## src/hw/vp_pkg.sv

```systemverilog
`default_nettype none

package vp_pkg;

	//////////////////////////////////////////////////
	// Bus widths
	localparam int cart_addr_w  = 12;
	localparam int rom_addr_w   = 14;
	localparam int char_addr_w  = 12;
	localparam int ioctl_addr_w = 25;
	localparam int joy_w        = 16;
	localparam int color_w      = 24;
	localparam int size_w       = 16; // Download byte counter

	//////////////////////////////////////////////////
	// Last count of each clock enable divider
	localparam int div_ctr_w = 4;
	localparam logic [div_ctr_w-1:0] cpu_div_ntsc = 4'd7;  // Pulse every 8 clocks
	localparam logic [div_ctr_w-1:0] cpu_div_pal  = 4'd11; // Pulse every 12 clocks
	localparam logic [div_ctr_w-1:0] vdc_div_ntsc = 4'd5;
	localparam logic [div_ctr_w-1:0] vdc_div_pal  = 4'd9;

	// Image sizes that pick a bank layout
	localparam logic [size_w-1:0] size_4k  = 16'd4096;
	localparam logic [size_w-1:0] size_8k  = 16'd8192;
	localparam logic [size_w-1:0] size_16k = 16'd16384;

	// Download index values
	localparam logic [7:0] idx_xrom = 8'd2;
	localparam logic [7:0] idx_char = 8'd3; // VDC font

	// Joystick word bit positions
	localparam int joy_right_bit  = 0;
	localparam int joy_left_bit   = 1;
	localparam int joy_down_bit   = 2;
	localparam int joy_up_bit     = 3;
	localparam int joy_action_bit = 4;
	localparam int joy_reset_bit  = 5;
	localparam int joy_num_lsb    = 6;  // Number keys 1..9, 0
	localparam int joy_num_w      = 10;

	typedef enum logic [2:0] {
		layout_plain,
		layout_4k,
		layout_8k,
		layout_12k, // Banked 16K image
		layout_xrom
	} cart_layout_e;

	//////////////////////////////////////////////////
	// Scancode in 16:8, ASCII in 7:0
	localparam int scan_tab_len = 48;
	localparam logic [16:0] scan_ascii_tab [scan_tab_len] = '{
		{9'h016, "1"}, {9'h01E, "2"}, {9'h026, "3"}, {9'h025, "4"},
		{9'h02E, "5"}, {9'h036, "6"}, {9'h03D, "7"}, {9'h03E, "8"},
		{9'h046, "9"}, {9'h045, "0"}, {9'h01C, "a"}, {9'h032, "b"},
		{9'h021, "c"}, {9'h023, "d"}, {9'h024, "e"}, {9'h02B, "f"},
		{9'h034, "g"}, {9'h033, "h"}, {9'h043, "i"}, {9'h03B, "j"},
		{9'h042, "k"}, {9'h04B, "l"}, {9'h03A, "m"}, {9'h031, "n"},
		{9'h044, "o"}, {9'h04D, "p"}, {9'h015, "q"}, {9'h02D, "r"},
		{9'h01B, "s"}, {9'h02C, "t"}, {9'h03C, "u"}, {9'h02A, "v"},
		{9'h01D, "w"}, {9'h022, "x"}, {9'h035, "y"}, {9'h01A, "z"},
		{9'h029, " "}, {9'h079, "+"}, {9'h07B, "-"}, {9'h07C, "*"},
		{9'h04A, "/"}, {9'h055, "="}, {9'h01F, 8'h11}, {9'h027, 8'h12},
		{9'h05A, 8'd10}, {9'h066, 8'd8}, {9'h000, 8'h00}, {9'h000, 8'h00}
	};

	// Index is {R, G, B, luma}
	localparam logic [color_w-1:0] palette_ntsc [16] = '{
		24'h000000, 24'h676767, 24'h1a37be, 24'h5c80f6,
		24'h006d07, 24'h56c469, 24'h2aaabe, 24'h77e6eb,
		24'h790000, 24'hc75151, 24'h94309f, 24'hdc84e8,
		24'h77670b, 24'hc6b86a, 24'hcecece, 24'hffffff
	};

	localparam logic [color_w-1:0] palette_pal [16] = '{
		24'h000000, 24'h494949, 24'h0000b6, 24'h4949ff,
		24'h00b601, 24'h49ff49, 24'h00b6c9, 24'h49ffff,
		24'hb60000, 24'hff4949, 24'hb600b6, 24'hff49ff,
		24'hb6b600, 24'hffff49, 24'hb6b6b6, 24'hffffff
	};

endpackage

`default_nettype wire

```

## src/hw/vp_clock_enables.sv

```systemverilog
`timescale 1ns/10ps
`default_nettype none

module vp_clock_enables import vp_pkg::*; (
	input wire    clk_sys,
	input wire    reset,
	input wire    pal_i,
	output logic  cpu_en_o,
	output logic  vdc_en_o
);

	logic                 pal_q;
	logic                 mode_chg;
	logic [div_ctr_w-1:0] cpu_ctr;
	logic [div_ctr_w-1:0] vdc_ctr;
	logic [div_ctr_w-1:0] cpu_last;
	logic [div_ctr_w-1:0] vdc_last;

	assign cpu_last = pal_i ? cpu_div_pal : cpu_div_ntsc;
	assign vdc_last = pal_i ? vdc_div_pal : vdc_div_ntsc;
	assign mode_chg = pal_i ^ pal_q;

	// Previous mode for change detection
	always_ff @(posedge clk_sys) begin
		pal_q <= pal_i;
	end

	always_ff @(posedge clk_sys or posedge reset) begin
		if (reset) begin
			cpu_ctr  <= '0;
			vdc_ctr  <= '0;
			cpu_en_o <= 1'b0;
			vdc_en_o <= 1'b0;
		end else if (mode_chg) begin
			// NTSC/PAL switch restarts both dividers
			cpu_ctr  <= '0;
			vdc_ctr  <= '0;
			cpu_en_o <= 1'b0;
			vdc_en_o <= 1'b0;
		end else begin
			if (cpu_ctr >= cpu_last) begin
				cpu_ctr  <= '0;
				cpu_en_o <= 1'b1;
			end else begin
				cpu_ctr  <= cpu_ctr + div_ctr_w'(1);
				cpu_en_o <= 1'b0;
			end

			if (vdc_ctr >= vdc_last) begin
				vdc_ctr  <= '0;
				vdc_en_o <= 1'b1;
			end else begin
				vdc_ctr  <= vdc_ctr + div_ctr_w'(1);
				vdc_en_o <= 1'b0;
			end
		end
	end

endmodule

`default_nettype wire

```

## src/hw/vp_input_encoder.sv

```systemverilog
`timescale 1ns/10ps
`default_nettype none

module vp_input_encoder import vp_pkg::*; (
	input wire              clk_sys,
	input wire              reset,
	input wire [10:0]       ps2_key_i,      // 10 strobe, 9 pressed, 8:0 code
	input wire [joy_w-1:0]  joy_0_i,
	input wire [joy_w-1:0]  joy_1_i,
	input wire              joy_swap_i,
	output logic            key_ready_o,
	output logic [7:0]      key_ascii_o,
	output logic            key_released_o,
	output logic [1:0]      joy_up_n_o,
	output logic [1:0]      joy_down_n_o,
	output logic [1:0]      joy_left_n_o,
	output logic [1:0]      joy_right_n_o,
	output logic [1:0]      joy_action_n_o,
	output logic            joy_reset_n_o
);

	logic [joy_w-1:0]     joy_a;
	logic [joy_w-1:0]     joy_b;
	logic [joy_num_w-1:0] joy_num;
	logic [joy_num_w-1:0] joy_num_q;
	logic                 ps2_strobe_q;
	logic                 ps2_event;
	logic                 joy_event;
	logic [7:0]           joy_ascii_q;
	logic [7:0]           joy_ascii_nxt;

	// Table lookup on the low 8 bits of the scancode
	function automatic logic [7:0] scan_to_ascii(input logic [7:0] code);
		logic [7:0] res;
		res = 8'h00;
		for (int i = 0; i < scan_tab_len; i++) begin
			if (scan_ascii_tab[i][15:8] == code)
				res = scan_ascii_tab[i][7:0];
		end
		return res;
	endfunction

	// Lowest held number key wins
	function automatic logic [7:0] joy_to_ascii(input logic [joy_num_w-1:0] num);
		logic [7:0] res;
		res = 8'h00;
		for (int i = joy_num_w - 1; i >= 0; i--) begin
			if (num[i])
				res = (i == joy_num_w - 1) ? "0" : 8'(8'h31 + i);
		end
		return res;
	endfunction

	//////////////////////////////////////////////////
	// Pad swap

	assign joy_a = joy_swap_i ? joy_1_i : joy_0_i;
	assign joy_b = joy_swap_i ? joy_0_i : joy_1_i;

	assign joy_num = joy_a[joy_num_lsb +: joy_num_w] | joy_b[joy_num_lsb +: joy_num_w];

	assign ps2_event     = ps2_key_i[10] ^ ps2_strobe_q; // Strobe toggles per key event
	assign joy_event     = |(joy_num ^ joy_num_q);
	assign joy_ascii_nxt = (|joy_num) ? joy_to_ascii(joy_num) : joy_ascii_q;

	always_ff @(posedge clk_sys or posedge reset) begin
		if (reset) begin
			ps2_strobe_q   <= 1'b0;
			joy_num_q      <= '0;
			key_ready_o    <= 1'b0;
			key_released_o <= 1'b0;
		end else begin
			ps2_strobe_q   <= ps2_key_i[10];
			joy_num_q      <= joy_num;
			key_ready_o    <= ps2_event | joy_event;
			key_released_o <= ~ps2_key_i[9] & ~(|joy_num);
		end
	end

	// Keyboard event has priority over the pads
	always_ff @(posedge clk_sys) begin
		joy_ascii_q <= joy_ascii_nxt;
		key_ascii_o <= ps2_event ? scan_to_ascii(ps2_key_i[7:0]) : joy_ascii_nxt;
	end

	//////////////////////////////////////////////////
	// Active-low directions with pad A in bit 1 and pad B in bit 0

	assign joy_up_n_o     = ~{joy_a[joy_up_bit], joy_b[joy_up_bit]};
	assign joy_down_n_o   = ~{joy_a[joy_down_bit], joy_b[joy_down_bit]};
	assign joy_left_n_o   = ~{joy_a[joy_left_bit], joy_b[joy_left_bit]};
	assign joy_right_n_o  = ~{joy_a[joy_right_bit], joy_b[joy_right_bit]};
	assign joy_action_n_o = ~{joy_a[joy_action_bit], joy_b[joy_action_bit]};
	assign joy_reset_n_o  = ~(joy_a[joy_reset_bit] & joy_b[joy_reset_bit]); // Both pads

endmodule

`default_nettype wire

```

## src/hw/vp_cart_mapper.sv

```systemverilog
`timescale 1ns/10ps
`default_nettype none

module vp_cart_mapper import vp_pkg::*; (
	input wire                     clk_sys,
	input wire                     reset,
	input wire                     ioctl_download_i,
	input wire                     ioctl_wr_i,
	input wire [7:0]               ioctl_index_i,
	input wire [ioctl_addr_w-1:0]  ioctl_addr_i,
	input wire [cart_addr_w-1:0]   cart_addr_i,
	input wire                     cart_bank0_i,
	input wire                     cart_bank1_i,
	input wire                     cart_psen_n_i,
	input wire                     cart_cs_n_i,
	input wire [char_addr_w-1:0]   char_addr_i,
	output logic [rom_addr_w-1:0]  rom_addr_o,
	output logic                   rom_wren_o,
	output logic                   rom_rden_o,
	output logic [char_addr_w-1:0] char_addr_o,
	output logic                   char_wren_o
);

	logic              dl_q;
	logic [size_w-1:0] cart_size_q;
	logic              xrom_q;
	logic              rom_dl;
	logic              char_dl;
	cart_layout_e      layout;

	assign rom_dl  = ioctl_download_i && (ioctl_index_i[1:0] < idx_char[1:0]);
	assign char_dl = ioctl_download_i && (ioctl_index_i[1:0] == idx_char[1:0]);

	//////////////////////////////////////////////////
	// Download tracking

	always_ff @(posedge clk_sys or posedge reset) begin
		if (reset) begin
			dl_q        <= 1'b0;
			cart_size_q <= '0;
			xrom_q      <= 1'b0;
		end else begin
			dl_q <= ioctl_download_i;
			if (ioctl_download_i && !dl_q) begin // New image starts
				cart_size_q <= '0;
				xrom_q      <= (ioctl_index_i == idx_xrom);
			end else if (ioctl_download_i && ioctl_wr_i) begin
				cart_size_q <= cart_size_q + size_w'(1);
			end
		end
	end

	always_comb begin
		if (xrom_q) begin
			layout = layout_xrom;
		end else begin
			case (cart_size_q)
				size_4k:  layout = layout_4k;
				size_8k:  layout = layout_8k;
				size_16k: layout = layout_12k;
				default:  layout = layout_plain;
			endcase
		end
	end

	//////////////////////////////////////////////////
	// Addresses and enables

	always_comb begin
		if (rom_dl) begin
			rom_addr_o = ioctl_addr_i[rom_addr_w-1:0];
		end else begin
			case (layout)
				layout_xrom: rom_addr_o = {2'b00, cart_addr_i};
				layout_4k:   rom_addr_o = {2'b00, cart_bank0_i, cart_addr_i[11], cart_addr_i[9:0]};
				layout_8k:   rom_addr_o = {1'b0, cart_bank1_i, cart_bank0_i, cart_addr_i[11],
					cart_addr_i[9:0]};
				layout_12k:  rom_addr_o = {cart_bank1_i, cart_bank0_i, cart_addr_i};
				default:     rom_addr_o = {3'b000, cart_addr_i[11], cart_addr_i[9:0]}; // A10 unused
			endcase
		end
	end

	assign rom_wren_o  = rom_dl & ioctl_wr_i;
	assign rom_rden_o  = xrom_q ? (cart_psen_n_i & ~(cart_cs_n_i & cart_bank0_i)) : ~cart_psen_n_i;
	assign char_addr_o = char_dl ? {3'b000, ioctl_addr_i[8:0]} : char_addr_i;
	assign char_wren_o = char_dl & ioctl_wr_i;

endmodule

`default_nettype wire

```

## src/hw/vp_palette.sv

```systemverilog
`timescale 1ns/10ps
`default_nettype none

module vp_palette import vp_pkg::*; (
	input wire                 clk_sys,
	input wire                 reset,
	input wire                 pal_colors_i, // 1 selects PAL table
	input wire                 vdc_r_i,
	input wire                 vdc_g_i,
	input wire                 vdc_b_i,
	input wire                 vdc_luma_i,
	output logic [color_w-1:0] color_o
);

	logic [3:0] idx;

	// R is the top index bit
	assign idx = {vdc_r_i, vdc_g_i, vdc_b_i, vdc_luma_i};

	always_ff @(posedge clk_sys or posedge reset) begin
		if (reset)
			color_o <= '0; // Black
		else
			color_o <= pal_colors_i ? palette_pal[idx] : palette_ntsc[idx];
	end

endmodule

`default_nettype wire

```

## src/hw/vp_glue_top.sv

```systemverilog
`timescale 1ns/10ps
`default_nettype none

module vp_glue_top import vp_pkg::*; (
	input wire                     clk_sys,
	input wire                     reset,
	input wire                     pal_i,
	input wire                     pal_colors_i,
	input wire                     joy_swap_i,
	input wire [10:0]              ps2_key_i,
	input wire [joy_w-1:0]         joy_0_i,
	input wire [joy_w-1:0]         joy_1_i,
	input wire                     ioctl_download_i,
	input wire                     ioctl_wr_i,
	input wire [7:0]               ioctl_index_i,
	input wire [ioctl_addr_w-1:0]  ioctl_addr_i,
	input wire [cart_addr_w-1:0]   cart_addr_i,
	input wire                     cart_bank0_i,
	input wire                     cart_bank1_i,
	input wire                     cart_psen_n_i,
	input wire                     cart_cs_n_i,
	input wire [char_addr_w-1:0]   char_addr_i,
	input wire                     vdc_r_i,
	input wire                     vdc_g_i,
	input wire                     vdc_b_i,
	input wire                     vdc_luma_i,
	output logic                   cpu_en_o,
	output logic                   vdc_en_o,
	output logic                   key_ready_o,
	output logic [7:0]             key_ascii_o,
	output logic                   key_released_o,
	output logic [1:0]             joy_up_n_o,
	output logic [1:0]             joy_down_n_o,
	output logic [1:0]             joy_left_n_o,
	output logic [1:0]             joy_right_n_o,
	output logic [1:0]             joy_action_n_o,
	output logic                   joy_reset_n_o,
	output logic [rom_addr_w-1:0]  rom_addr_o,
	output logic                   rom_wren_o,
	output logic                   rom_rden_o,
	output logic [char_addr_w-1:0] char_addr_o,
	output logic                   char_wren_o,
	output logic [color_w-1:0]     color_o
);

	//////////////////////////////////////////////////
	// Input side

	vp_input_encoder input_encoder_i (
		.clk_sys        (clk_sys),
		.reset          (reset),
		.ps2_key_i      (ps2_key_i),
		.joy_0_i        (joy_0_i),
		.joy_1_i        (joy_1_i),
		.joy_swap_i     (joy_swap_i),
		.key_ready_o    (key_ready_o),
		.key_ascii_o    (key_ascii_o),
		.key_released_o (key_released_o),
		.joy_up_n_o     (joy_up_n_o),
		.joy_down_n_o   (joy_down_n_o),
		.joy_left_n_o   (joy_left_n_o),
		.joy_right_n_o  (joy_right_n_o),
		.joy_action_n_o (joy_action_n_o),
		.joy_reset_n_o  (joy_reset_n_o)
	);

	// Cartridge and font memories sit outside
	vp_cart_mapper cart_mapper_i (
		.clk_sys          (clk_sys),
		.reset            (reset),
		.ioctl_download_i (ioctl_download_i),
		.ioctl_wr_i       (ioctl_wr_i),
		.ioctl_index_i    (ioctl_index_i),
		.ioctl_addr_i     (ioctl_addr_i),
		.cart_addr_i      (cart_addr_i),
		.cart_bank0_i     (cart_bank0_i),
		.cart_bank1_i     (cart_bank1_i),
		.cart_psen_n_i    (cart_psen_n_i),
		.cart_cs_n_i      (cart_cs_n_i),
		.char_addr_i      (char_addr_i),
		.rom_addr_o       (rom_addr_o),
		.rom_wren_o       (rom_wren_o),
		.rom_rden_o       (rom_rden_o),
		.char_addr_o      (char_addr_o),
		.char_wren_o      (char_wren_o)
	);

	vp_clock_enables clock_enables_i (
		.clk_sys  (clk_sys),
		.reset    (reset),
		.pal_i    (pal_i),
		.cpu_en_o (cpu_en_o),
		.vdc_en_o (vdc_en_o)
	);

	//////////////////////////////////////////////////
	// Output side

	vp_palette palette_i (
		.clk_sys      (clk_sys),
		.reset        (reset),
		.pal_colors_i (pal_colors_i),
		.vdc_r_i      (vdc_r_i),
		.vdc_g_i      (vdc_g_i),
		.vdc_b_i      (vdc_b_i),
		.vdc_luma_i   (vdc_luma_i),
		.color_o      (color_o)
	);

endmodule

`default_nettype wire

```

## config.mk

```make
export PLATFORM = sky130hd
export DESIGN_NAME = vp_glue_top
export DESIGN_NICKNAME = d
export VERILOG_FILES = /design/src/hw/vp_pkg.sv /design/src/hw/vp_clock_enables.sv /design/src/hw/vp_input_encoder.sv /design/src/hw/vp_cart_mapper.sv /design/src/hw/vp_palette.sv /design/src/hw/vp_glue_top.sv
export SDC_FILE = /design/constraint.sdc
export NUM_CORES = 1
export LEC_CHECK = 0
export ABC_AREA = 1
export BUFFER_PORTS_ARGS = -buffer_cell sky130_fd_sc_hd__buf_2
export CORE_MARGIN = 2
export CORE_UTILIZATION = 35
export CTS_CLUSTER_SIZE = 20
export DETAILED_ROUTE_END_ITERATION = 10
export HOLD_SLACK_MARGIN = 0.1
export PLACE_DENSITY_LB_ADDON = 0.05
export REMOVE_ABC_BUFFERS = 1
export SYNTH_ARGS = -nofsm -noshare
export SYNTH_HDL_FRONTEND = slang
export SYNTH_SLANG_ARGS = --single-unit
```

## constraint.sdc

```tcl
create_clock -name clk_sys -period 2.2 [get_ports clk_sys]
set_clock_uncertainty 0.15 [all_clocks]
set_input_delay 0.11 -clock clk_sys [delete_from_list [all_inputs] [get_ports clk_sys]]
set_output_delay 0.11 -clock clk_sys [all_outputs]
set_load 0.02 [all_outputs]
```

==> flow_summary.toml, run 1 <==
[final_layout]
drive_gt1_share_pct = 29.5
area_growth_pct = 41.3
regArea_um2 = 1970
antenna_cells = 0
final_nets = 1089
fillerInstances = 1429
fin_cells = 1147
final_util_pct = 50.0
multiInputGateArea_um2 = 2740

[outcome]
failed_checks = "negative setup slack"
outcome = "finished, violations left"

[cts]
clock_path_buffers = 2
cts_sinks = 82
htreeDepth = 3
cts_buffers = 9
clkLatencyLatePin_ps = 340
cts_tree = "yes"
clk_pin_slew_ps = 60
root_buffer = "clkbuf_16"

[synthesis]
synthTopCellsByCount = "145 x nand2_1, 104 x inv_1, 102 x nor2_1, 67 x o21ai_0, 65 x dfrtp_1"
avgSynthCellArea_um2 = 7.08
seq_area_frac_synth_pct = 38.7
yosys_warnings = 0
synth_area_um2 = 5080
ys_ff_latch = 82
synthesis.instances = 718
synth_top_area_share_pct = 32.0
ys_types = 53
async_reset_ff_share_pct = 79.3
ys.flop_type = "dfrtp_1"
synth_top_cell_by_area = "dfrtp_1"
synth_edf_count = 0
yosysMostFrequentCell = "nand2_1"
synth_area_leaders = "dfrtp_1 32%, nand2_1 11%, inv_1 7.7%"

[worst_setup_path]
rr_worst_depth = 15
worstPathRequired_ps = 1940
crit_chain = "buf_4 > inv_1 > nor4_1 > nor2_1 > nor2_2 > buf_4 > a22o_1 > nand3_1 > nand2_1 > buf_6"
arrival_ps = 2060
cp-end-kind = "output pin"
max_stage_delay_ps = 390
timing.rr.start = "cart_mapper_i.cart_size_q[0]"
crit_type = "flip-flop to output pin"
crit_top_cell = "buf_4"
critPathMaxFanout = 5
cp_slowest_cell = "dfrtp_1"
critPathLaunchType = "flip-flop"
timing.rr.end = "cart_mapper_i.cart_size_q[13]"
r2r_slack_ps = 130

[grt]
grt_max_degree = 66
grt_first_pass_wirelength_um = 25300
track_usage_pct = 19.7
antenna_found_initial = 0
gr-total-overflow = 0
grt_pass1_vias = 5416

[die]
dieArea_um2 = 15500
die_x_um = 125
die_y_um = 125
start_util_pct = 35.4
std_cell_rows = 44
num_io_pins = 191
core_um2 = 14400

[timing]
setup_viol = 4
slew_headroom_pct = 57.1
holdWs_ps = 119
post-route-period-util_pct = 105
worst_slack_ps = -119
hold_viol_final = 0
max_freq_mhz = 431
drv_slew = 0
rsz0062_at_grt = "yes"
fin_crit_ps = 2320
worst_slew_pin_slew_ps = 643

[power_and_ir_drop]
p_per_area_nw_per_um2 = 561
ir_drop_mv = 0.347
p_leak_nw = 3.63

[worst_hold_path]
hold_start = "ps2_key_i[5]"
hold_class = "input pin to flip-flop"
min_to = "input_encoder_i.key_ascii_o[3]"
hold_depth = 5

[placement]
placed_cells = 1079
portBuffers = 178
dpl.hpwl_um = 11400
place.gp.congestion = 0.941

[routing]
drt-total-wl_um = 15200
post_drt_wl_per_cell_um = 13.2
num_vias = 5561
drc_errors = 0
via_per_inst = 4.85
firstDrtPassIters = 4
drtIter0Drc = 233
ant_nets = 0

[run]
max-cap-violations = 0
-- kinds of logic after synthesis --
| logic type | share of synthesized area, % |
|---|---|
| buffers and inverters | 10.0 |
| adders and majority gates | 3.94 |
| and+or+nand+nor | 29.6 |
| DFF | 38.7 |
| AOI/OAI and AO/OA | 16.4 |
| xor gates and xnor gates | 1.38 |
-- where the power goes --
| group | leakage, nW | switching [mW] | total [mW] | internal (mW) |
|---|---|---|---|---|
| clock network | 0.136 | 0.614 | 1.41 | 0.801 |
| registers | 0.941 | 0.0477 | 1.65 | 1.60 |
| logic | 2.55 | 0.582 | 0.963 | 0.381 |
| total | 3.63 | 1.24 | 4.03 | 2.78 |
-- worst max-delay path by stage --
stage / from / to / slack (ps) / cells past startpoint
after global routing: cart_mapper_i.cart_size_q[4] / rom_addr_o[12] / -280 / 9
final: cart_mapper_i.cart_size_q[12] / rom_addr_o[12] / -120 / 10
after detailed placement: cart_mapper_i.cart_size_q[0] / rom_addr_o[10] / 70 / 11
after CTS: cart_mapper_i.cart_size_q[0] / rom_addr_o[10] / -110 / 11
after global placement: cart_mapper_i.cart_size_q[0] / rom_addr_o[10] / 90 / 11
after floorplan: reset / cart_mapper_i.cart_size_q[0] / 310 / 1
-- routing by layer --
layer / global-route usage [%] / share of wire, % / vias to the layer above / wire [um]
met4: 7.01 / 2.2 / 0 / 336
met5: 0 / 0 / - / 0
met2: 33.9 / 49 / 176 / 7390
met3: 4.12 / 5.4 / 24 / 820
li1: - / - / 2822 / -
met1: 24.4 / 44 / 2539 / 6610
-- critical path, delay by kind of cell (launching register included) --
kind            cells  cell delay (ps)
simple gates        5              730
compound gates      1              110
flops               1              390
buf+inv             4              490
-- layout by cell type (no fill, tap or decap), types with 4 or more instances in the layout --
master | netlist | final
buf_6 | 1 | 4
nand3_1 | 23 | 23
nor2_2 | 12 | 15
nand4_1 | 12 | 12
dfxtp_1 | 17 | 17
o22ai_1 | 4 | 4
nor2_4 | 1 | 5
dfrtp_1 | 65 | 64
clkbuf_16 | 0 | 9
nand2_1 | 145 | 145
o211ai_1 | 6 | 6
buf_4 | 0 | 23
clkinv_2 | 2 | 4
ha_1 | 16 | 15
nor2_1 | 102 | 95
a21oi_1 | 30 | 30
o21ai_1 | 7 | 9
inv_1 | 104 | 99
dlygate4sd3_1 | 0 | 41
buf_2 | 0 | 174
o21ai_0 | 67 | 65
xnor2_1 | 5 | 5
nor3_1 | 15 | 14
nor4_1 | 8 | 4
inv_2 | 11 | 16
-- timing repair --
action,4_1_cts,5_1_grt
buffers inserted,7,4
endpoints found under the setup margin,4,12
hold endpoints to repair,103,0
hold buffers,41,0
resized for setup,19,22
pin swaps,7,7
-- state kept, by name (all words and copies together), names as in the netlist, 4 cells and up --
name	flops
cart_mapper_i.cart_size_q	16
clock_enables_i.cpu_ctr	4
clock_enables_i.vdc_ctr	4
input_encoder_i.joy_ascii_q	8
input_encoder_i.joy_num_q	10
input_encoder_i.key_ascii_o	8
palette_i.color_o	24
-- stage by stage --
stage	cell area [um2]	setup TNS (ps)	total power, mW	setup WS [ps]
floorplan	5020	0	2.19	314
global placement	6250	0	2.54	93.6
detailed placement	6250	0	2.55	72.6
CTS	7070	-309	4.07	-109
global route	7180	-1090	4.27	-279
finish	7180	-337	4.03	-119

Task statement: Collect each line above holding the string "automatic".

Solution for this problem:
	function automatic logic [7:0] scan_to_ascii(input logic [7:0] code);
	function automatic logic [7:0] joy_to_ascii(input logic [joy_num_w-1:0] num);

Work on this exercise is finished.